● **Work item**
Find every line containing the string "assign" in the data below, and report how many there are, with no other words.

● **Data for this exercise**

[src/rtl/cpu_bus_target_pkg.sv]
// cpu_bus_pkg: shared constants and types for the CPU bus responder.
// Holds the decoded address map, the access FSM state encoding, the
// read-source select used between the decode clock and the data clock,
// and the bit positions of the five interrupt sources in IE/IF.
package cpu_bus_pkg;

  localparam logic [15:0] HRAM_BASE  = 16'hFF80;
  localparam logic [15:0] IF_ADDR    = 16'hFF0F;
  localparam logic [15:0] IE_ADDR    = 16'hFFFF;
  localparam logic [15:0] BOOT_ADDR  = 16'hFF50;
  localparam logic [7:0]  OPEN_BUS   = 8'hFF;
  localparam int          HRAM_DEPTH = 127;

  // Interrupt bit positions within IE[4:0] / IF[4:0]
  localparam int IRQ_VBLANK = 0;
  localparam int IRQ_STAT   = 1;
  localparam int IRQ_TIMER  = 2;
  localparam int IRQ_SERIAL = 3;
  localparam int IRQ_JOYPAD = 4;

  typedef enum logic [1:0] {
    IDLE    = 2'd0,
    RD_DATA = 2'd1,
    WR_DONE = 2'd2
  } state_e;

  // Which source drives din on the clock after a read is decoded
  typedef enum logic [2:0] {
    SRC_EXT  = 3'd0,
    SRC_HRAM = 3'd1,
    SRC_IF   = 3'd2,
    SRC_IE   = 3'd3,
    SRC_BOOT = 3'd4
  } src_e;

endpackage

[src/rtl/cpu_bus_target_if.sv]
// cpu_bus_target_if: CPU-side bus between the CPU core and the responder.
//   a    : 16-bit address          dout : CPU write data
//   rd   : read strobe             wr   : write strobe
//   din  : read data back to the CPU
// master modport is the CPU, slave modport is cpu_bus_target.
interface cpu_bus_target_if;
  logic [15:0] a;
  logic [7:0]  dout;
  logic        rd;
  logic        wr;
  logic [7:0]  din;

  modport master (output a, output dout, output rd, output wr, input din);
  modport slave  (input a, input dout, input rd, input wr, output din);
endinterface

[src/rtl/cpu_bus_target_hram.sv]
// cpu_bus_hram: 127x8 single-port synchronous RAM, one-clock read latency.
//   clk   : clock              we    : write enable
//   re    : read enable        addr  : word address 0..126
//   wdata : write data         rdata : read data, valid the clock after re
// Contents are intentionally not reset.
module cpu_bus_hram
  import cpu_bus_pkg::*;
(
  input  logic       clk,
  input  logic       we,
  input  logic       re,
  input  logic [6:0] addr,
  input  logic [7:0] wdata,
  output logic [7:0] rdata
);

  logic [7:0] mem_q [HRAM_DEPTH];
  logic [7:0] rdata_q;

  // Storage array write and registered read port
  always_ff @(posedge clk) begin
    if (we) begin
      mem_q[addr] <= wdata;
    end
    if (re) begin
      rdata_q <= mem_q[addr];
    end
  end

  assign rdata = rdata_q;

endmodule

[src/rtl/cpu_bus_target.sv]
// cpu_bus_target: responder for the CPU bus.
// Decodes each rd/wr strobe edge, serves HRAM (FF80-FFFE), IF (FF0F) and
// IE (FFFF) locally and forwards every other address to external logic
// through one-clock ext_rd / ext_wr strobes. Read data appears on din two
// clocks after rd rises and holds until the next read.
// Ports:
//   clk, rst_n           : clock, asynchronous active-low reset
//   bus (slave)          : a, dout, rd, wr in; din out
//   ext_rd/ext_wr        : one-clock strobes for external addresses
//   ext_a/ext_wdata      : registered external address / write data
//   ext_rdata/ext_hit    : external read data and claim
//   irq_req/irq_ack      : interrupt set pulses / one-hot clears
//   irq_pending          : registered IE[4:0] & IF[4:0]
//   boot_off             : sticky boot-ROM disable (BOOT_LOCK_EN builds only)
// Build option: define BOOT_LOCK_EN to map the boot lock register at FF50.
module cpu_bus_target
  import cpu_bus_pkg::*;
(
  input  logic        clk,
  input  logic        rst_n,
  cpu_bus_target_if.slave bus,
  output logic        ext_rd,
  output logic        ext_wr,
  output logic [15:0] ext_a,
  output logic [7:0]  ext_wdata,
  input  logic [7:0]  ext_rdata,
  input  logic        ext_hit,
  input  logic [4:0]  irq_req,
  input  logic [4:0]  irq_ack,
  output logic [4:0]  irq_pending
`ifdef BOOT_LOCK_EN
  ,
  output logic        boot_off
`endif
);

  state_e      state_q, state_d;
  src_e        src_q, src_d;
  logic        rd_q, wr_q;
  logic [7:0]  din_q, din_d;
  logic [7:0]  ie_q, ie_d;
  logic [4:0]  if_q, if_d;
  logic [4:0]  pend_q, pend_d;
  logic        ext_rd_q, ext_rd_d, ext_wr_q, ext_wr_d;
  logic [15:0] ext_a_q, ext_a_d;
  logic [7:0]  ext_wdata_q, ext_wdata_d;
  logic        boot_off_q, boot_off_d;

  logic        rd_go_s, wr_go_s;
  logic        is_hram_s, is_if_s, is_ie_s, is_boot_s, is_ext_s;
  logic [6:0]  hram_addr_s;
  logic [7:0]  hram_rdata_s;

  // Address decode and strobe edge detection; a write rise masks a read rise
  always_comb begin
    wr_go_s     = bus.wr & ~wr_q;
    rd_go_s     = bus.rd & ~rd_q & ~wr_go_s;
    is_hram_s   = (bus.a >= HRAM_BASE) && (bus.a <= (HRAM_BASE + 16'd126));
    is_if_s     = (bus.a == IF_ADDR);
    is_ie_s     = (bus.a == IE_ADDR);
`ifdef BOOT_LOCK_EN
    is_boot_s   = (bus.a == BOOT_ADDR);
`else
    is_boot_s   = 1'b0;
`endif
    is_ext_s    = ~(is_hram_s | is_if_s | is_ie_s | is_boot_s);
    // HRAM_BASE is 128-aligned, so only the low seven bits matter
    hram_addr_s = bus.a[6:0] - HRAM_BASE[6:0];
  end

  cpu_bus_hram u_hram (
    .clk   (clk),
    .we    (wr_go_s & is_hram_s),
    .re    (rd_go_s & is_hram_s),
    .addr  (hram_addr_s),
    .wdata (bus.dout),
    .rdata (hram_rdata_s)
  );

  // FSM next state, register updates and read data selection
  always_comb begin
    state_d     = IDLE;
    src_d       = src_q;
    din_d       = din_q;
    ie_d        = ie_q;
    if_d        = if_q;
    ext_rd_d    = 1'b0;
    ext_wr_d    = 1'b0;
    ext_a_d     = ext_a_q;
    ext_wdata_d = ext_wdata_q;
    boot_off_d  = boot_off_q;

    if (wr_go_s) begin
      state_d = WR_DONE;
    end else if (rd_go_s) begin
      state_d = RD_DATA;
    end else begin
      state_d = IDLE;
    end

    if (rd_go_s) begin
      if (is_hram_s)      src_d = SRC_HRAM;
      else if (is_if_s)   src_d = SRC_IF;
      else if (is_ie_s)   src_d = SRC_IE;
      else if (is_boot_s) src_d = SRC_BOOT;
      else                src_d = SRC_EXT;
    end else begin
      src_d = src_q;
    end

    if (wr_go_s && is_ie_s) begin
      ie_d = bus.dout;
    end else begin
      ie_d = ie_q;
    end

    if (wr_go_s && is_boot_s && (bus.dout != 8'h00)) begin
      boot_off_d = 1'b1;
    end else begin
      boot_off_d = boot_off_q;
    end

    // IF priority, lowest first: hold, CPU write, ack clear, request set
    if (wr_go_s && is_if_s) begin
      if_d = bus.dout[4:0];
    end else begin
      if_d = if_q;
    end
    if_d = (if_d & ~irq_ack) | irq_req;

    if (is_ext_s && (wr_go_s || rd_go_s)) begin
      ext_a_d  = bus.a;
      ext_rd_d = rd_go_s;
      ext_wr_d = wr_go_s;
    end else begin
      ext_a_d  = ext_a_q;
    end
    if (is_ext_s && wr_go_s) begin
      ext_wdata_d = bus.dout;
    end else begin
      ext_wdata_d = ext_wdata_q;
    end

    case (state_q)
      RD_DATA: begin
        case (src_q)
          SRC_HRAM: din_d = hram_rdata_s;
          SRC_IF:   din_d = {3'b111, if_q};
          SRC_IE:   din_d = ie_q;
          SRC_BOOT: din_d = {7'h7F, boot_off_q};
          SRC_EXT:  din_d = ext_hit ? ext_rdata : OPEN_BUS;
          default:  din_d = OPEN_BUS;
        endcase
      end
      IDLE:    din_d = din_q;
      WR_DONE: din_d = din_q;
      default: din_d = din_q;
    endcase

    pend_d = ie_d[4:0] & if_d;
  end

  // State and output registers
  always_ff @(posedge clk or negedge rst_n) begin
    if (!rst_n) begin
      state_q     <= IDLE;
      src_q       <= SRC_EXT;
      rd_q        <= 1'b0;
      wr_q        <= 1'b0;
      din_q       <= OPEN_BUS;
      ie_q        <= 8'h00;
      if_q        <= 5'h00;
      pend_q      <= 5'h00;
      ext_rd_q    <= 1'b0;
      ext_wr_q    <= 1'b0;
      ext_a_q     <= 16'h0000;
      ext_wdata_q <= 8'h00;
      boot_off_q  <= 1'b0;
    end else begin
      state_q     <= state_d;
      src_q       <= src_d;
      rd_q        <= bus.rd;
      wr_q        <= bus.wr;
      din_q       <= din_d;
      ie_q        <= ie_d;
      if_q        <= if_d;
      pend_q      <= pend_d;
      ext_rd_q    <= ext_rd_d;
      ext_wr_q    <= ext_wr_d;
      ext_a_q     <= ext_a_d;
      ext_wdata_q <= ext_wdata_d;
      boot_off_q  <= boot_off_d;
    end
  end

  assign bus.din     = din_q;
  assign ext_rd      = ext_rd_q;
  assign ext_wr      = ext_wr_q;
  assign ext_a       = ext_a_q;
  assign ext_wdata   = ext_wdata_q;
  assign irq_pending = pend_q;
`ifdef BOOT_LOCK_EN
  assign boot_off    = boot_off_q;
`endif

endmodule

● **Result**
8